Provide again, from the entries below, every line from the one containing "export CELL_PAD_IN_SITES_DETAIL_PLACEMENT = 1" through the one containing "set_load 0.02 [all_outputs]", exactly as written, and no other line.

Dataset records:
::::::::
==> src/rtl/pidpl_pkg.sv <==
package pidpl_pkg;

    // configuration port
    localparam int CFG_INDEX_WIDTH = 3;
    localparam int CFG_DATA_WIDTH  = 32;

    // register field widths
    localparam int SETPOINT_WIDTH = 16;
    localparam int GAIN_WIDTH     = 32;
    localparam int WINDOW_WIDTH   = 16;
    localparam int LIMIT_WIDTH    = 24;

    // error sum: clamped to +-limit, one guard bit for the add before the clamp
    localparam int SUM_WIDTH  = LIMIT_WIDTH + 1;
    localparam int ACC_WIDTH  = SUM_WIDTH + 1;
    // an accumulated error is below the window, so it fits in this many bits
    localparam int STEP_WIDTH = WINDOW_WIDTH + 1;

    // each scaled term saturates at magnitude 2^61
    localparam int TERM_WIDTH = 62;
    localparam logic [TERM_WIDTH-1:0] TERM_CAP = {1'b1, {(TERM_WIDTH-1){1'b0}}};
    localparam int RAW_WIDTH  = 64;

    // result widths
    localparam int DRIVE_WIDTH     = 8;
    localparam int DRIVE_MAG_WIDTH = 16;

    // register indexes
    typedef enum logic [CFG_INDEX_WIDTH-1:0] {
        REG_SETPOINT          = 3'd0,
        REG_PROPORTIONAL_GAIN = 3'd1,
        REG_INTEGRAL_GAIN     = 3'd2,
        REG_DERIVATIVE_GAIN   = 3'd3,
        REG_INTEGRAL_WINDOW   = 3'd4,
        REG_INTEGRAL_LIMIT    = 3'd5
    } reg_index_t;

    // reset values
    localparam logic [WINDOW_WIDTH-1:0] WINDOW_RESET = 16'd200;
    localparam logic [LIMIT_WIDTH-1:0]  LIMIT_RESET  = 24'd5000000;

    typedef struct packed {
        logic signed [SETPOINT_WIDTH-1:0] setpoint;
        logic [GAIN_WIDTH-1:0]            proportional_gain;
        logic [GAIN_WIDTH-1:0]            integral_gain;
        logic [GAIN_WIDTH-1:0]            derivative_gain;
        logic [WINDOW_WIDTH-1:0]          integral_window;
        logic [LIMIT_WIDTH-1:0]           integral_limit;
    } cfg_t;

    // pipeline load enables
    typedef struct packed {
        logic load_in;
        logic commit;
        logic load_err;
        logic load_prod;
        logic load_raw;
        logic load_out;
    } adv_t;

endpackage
::::::::
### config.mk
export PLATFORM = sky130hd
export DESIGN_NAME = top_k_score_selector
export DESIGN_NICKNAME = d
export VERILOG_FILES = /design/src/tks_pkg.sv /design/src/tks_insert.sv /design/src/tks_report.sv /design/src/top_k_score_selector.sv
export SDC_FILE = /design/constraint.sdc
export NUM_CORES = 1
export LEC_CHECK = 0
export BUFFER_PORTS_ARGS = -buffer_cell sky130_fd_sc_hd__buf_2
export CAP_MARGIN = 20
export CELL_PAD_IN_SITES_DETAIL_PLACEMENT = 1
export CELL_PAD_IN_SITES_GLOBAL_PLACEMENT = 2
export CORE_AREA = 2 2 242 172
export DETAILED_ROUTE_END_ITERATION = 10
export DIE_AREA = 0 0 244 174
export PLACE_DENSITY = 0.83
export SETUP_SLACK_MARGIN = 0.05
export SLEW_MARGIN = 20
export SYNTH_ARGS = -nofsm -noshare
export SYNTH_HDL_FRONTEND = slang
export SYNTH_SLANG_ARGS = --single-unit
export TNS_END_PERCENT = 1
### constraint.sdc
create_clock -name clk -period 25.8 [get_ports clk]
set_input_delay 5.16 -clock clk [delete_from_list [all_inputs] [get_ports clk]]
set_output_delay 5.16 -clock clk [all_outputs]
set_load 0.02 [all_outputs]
::::::::
▶ [Expected output]:
export CELL_PAD_IN_SITES_DETAIL_PLACEMENT = 1
export CELL_PAD_IN_SITES_GLOBAL_PLACEMENT = 2
export CORE_AREA = 2 2 242 172
export DETAILED_ROUTE_END_ITERATION = 10
export DIE_AREA = 0 0 244 174
export PLACE_DENSITY = 0.83
export SETUP_SLACK_MARGIN = 0.05
export SLEW_MARGIN = 20
export SYNTH_ARGS = -nofsm -noshare
export SYNTH_HDL_FRONTEND = slang
export SYNTH_SLANG_ARGS = --single-unit
export TNS_END_PERCENT = 1
### constraint.sdc
create_clock -name clk -period 25.8 [get_ports clk]
set_input_delay 5.16 -clock clk [delete_from_list [all_inputs] [get_ports clk]]
set_output_delay 5.16 -clock clk [all_outputs]
set_load 0.02 [all_outputs]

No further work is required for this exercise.